At inference, weights are converted from 8-bits of precision to floating point and
computed using floating-point kernels. This conversion is done once and cached to reduce latency.

To further improve latency, hybrid operators dynamically quantize activations to 8-bits and
perform computations with 8-bit weights and activations. This optimization provides latencies
close to fully fixed-point inference. However, the outputs are still stored using
floating point, so that the speedup with hybrid ops is less than a full fixed-point computation.
Hybrid ops are available for the most compute-intensive operators in a network:

*  [tf.contrib.layers.fully_connected](https://www.tensorflow.org/api_docs/python/tf/contrib/layers/fully_connected)
*  [tf.nn.conv2d](https://www.tensorflow.org/api_docs/python/tf/nn/conv2d)
*  [tf.nn.embedding_lookup](https://www.tensorflow.org/api_docs/python/tf/nn/embedding_lookup)
*  [BasicRNN](https://www.tensorflow.org/api_docs/python/tf/contrib/rnn/BasicRNNCell)
*  [tf.nn.bidirectional_dynamic_rnn for BasicRNNCell type](https://www.tensorflow.org/api_docs/python/tf/nn/bidirectional_dynamic_rnn)
*  [tf.nn.dynamic_rnn for LSTM and BasicRNN Cell types](https://www.tensorflow.org/api_docs/python/tf/nn/dynamic_rnn)


Since weights are quantized post training, there could be an accuracy loss, particularly for
smaller networks. Pre-trained fully quantized models are provided for specific networks in
the [TensorFlow Lite model repository](../models/). It is important to check the accuracy of the quantized model to verify that any degradation
in accuracy is within acceptable limits. There is a tool to evaluate [TensorFlow Lite model accuracy](https://github.com/tensorflow/tensorflow/blob/master/tensorflow/lite/tools/accuracy/README.md){:.external}.
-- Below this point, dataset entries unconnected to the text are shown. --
What follows belongs to an exercise in optimizing a design on an open flow for small area and a short achievable clock period; a production flow would make more cautious choices.
The RTL was checked by simulation tests, not by an equivalence proof against the original design.
Power and IR drop assume default switching activity.

==> flow/design.v <==
package dmem_pkg;
    typedef enum logic {
        DMEM_CLEAR = 1'b0,
        DMEM_IDLE  = 1'b1
    } dmem_state_e;
    localparam int DMEM_MAX_W = 256;
    function automatic logic [DMEM_MAX_W-1:0] be_merge(
        input logic [DMEM_MAX_W-1:0]   old_w,
        input logic [DMEM_MAX_W-1:0]   new_w,
        input logic [DMEM_MAX_W/8-1:0] be
    );
        logic [DMEM_MAX_W-1:0] r;
        r = old_w;
        for (int i = 0; i < DMEM_MAX_W / 8; i++) begin
            if (be[i]) r[8*i +: 8] = new_w[8*i +: 8];
        end
        be_merge = r;
    endfunction
endpackage
module dmem_array
#(
    parameter int DATA_W = 16,
    parameter int DEPTH  = 256,
    parameter int IW     = 8
) (
    input  logic                   clk,
    input  logic                   we,
    input  logic [IW-1:0]          waddr,
    input  logic [DATA_W-1:0]      wdata,
    input  logic [DATA_W/8-1:0]    wbe,
    input  logic                   re,
    input  logic [IW-1:0]          raddr,
    output logic [DATA_W-1:0]      rdata,
    input  logic [IW-1:0]          mon_idx,
    output logic [DATA_W-1:0]      mon_word
);
    logic [DATA_W-1:0] mem [DEPTH];
    always_ff @(posedge clk) begin
        if (we) begin
            mem[waddr] <= DATA_W'(dmem_pkg::be_merge(dmem_pkg::DMEM_MAX_W'(mem[waddr]),
                                           dmem_pkg::DMEM_MAX_W'(wdata),
                                           (dmem_pkg::DMEM_MAX_W/8)'(wbe)));
        end
        if (re) begin
            rdata <= mem[raddr];
        end
    end
    assign mon_word = mem[mon_idx];
endmodule
module data_memory_ctrl
#(
    parameter int DATA_W = 16,
    parameter int ADDR_W = 16,
    parameter int DEPTH  = 256
) (
    input  logic                   clk,
    input  logic                   reset,
    input  logic                   req_valid,
    output logic                   req_ready,
    input  logic                   req_we,
    input  logic [ADDR_W-1:0]      req_addr,
    input  logic [DATA_W-1:0]      req_wdata,
    input  logic [DATA_W/8-1:0]    req_be,
    output logic                   rsp_valid,
    output logic [DATA_W-1:0]      rsp_rdata,
    output logic                   rsp_err,
    input  logic                   clr_req,
    output logic                   init_done,
    input  logic [ADDR_W-1:0]      mon_addr,
    output logic [DATA_W-1:0]      mon_data
);
    localparam int BE_W = DATA_W / 8;
    localparam int IW   = (DEPTH > 1) ? $clog2(DEPTH) : 1;
    localparam logic [ADDR_W:0] DEPTH_X = (ADDR_W + 1)'(DEPTH);
    dmem_pkg::dmem_state_e       state;
    logic [IW-1:0]     clr_ptr;
    logic              rd_sel;
    logic              acc;
    logic              in_range;
    logic              mon_in;
    logic              clr_we;
    logic              a_we;
    logic              a_re;
    logic [IW-1:0]     a_waddr;
    logic [DATA_W-1:0] a_wdata;
    logic [BE_W-1:0]   a_be;
    logic [DATA_W-1:0] rd_q;
    logic [DATA_W-1:0] mon_word;
    assign in_range  = {1'b0, req_addr} < DEPTH_X;
    assign mon_in    = {1'b0, mon_addr} < DEPTH_X;
    assign req_ready = (state == dmem_pkg::DMEM_IDLE) && !clr_req && !reset;
    assign init_done = (state == dmem_pkg::DMEM_IDLE);
    assign acc       = req_valid && req_ready;
    assign clr_we  = (state == dmem_pkg::DMEM_CLEAR) && !reset;
    assign a_we    = clr_we || (acc && req_we && in_range);
    assign a_re    = acc && !req_we && in_range;
    assign a_waddr = clr_we ? clr_ptr : IW'(req_addr);
    assign a_wdata = clr_we ? '0 : req_wdata;
    assign a_be    = clr_we ? '1 : req_be;
    dmem_array #(
        .DATA_W (DATA_W),
        .DEPTH  (DEPTH),
        .IW     (IW)
    ) u_array (
        .clk      (clk),
        .we       (a_we),
        .waddr    (a_waddr),
        .wdata    (a_wdata),
        .wbe      (a_be),
        .re       (a_re),
        .raddr    (IW'(req_addr)),
        .rdata    (rd_q),
        .mon_idx  (IW'(mon_addr)),
        .mon_word (mon_word)
    );
    always_ff @(posedge clk) begin
        if (reset) begin
            state     <= dmem_pkg::DMEM_CLEAR;
            clr_ptr   <= '0;
            rsp_valid <= 1'b0;
            rsp_err   <= 1'b0;
            rd_sel    <= 1'b0;
        end else begin
            rsp_valid <= acc;
            if (acc) begin
                rsp_err <= !in_range;
                rd_sel  <= !req_we && in_range;
            end
            unique case (state)
                dmem_pkg::DMEM_CLEAR: begin
                    if (clr_ptr == IW'(DEPTH - 1)) begin
                        state   <= dmem_pkg::DMEM_IDLE;
                        clr_ptr <= '0;
                    end else begin
                        clr_ptr <= clr_ptr + 1'b1;
                    end
                end
                dmem_pkg::DMEM_IDLE: begin
                    if (clr_req) begin
                        state   <= dmem_pkg::DMEM_CLEAR;
                        clr_ptr <= '0;
                    end
                end
                default: state <= dmem_pkg::DMEM_CLEAR;
            endcase
        end
    end
    assign rsp_rdata = rd_sel ? rd_q : '0;
    assign mon_data  = mon_in ? mon_word : '0;
endmodule
==> flow/config.mk <==
export PLATFORM = sky130hd
export DESIGN_NAME = data_memory_ctrl
export DESIGN_NICKNAME = data_memory_ctrl
export VERILOG_FILES = /design/flow/design.v
export SDC_FILE = /design/flow/constraint.sdc
export NUM_CORES = 4
export LEC_CHECK = 0
export CAP_MARGIN = 20
export CORE_MARGIN = 2
export CORE_UTILIZATION = 45
export CTS_CLUSTER_DIAMETER = 60
export CTS_CLUSTER_SIZE = 20
export SETUP_SLACK_MARGIN = 4
export SLEW_MARGIN = 20
==> flow/constraint.sdc <==
create_clock -name core_clock -period 9.0 [get_ports {clk}]
set_input_delay 1.8000 -clock core_clock [delete_from_list [all_inputs] [get_ports {clk}]]
set_output_delay 1.8000 -clock core_clock [all_outputs]
set_load 0.01 [all_outputs]
run.sh (not shown) runs the stock make flow with config.mk's settings and CLKGATE_MAP_FILE= SYNTH_SCRIPT=/design/flow/synth_recipe.tcl, a recipe that flattens the netlist after the stock synthesis.
Rerun with:
- CORE_UTILIZATION: 45 -> 60
The new run ran to the end with no violations.
Global-route usage goes up by 10 points.
Routed wire length goes down by 1.5%.
Clock-buffer cell count goes down by 8.
Non-clock buffer count goes up by 42.
Register-to-register slack got worse by 0.21 ns.
Cell area goes down by 0.83%.
Die area goes down by 25%.
Sequential share of layout area goes up by 0.47 points.
Clock power goes down by about 6%.
Final cell count goes down by 8.9%.
Setup slack improved by 0.025 ns.

==> re-timing with driven ports <==
How much do the figures lean on ideal ports? The routed layouts below were timed once more, with nothing changed but the port constraints.
Step 1 assumes that a clkbuf_16 drives the clock port and a buf_2 every other input.
Step 2 also shifts input and output timing later by t, the mid clock arrival at the registers, as if the neighbouring blocks saw the same clock.
Slacks: ideal ports / drivers / drivers and shift; pairs: ideal ports / drivers.
run | t, ns | slack for setup (ns) | slew at the worst register clock pin (ns) | worst data-port slew with drivers (ns)
the first run | 1.103 | 2.186 / 1.769 / 1.769 | 0.09 / 0.09 | 0.60
the second run | 1.077 | 2.210 / 1.399 / 1.399 | 0.09 / 0.09 | 1.15
After both steps every run listed still meets setup and hold. For the second run, which loses most, drivers alone change the setup slack by -0.811 ns; drivers and shift together by -0.811 ns.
If the accuracy drop is too high, consider using [quantization aware training](https://github.com/tensorflow/tensorflow/tree/r1.13/tensorflow/contrib/quantize){:.external}.

### Representation for quantized tensors

TensorFlow approaches the conversion of floating-point arrays of numbers into
8-bit representations as a compression problem. Since the weights and activation
tensors in trained neural network models tend to have values that are distributed
across comparatively small ranges (e.g. -15 to +15 for weights or -500 to
1000 for image model activations).

Since neural networks tend to be robust at handling noise, the error introduced
by quantizing to a small set of values maintains the precision of the overall
results within an acceptable threshold. A chosen representation must perform
fast calculations, especially with large matrix multiplications that comprise
the bulk of the computations while running a model.
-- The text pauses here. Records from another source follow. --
Background: an optimization exercise with open tools, aiming at small area and a short achievable clock period. Do not read the settings as production practice. At most, simulation tests tie the RTL to the original design; equivalence was not proved. Function not checked in runs 1 and 2: the RTL went through the layout flow alone. Power figures rest on the tool's default switching activity, not on a simulated workload.

===== run.sh =====
#!/bin/bash
# synth_recipe.tcl (not shown) runs the flow's synth.tcl, then flattens the netlist and writes it again
# the make line also repeats each setting of config.mk as NAME=value (left out here)
make -C /OpenROAD-flow-scripts/flow DESIGN_CONFIG=/design/flow/config.mk WORK_HOME=/design/flow/orfs CLKGATE_MAP_FILE= SYNTH_SCRIPT=/design/flow/synth_recipe.tcl finish

===== constraint.sdc =====
create_clock -name core_clock -period 6.5 [get_ports {clk}]
set_input_delay 1.3000 -clock core_clock [delete_from_list [all_inputs] [get_ports {clk}]]
set_output_delay 1.3000 -clock core_clock [all_outputs]
set_load 0.01 [all_outputs]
This is represented with two floats that store the overall minimum and maximum
values corresponding to the lowest and highest quantized value. Each entry in the
quantized array represents a float value in that range, distributed linearly
between the minimum and maximum.

With our post-training quantization tooling, we use symmetric quantization for
our weights, meaning we expand the represented range and force the min and max
to be the negative of each other.

For example, with an overall minimum of -10.0 and a maximum
of 30.0f, we instead represent a minimum of -30.0 and maximum of 30.0f. In an
8-bit array, the quantized values would be represented as follows:

<figure>
  <table>
    <tr><th>Quantized</th><th>Float</th></tr>
    <tr><td>-42</td><td>-10.0</td></tr>
    <tr><td>0</td><td>0</td></tr>
    <tr><td>127</td><td>30.0</td></tr>
    <tr><td>-127</td><td>30.0 (this value does not ever show up)</td></tr>
  </table>
  <figcaption>
    <b>Table 2</b>: Quantized value range example
  </figcaption>
</figure>

The advantages of this representation format are:

* It efficiently represents an arbitrary magnitude of ranges.
* The linear spread makes multiplications straightforward.
* A symmetric range for weights enables downstream hardware optimizations.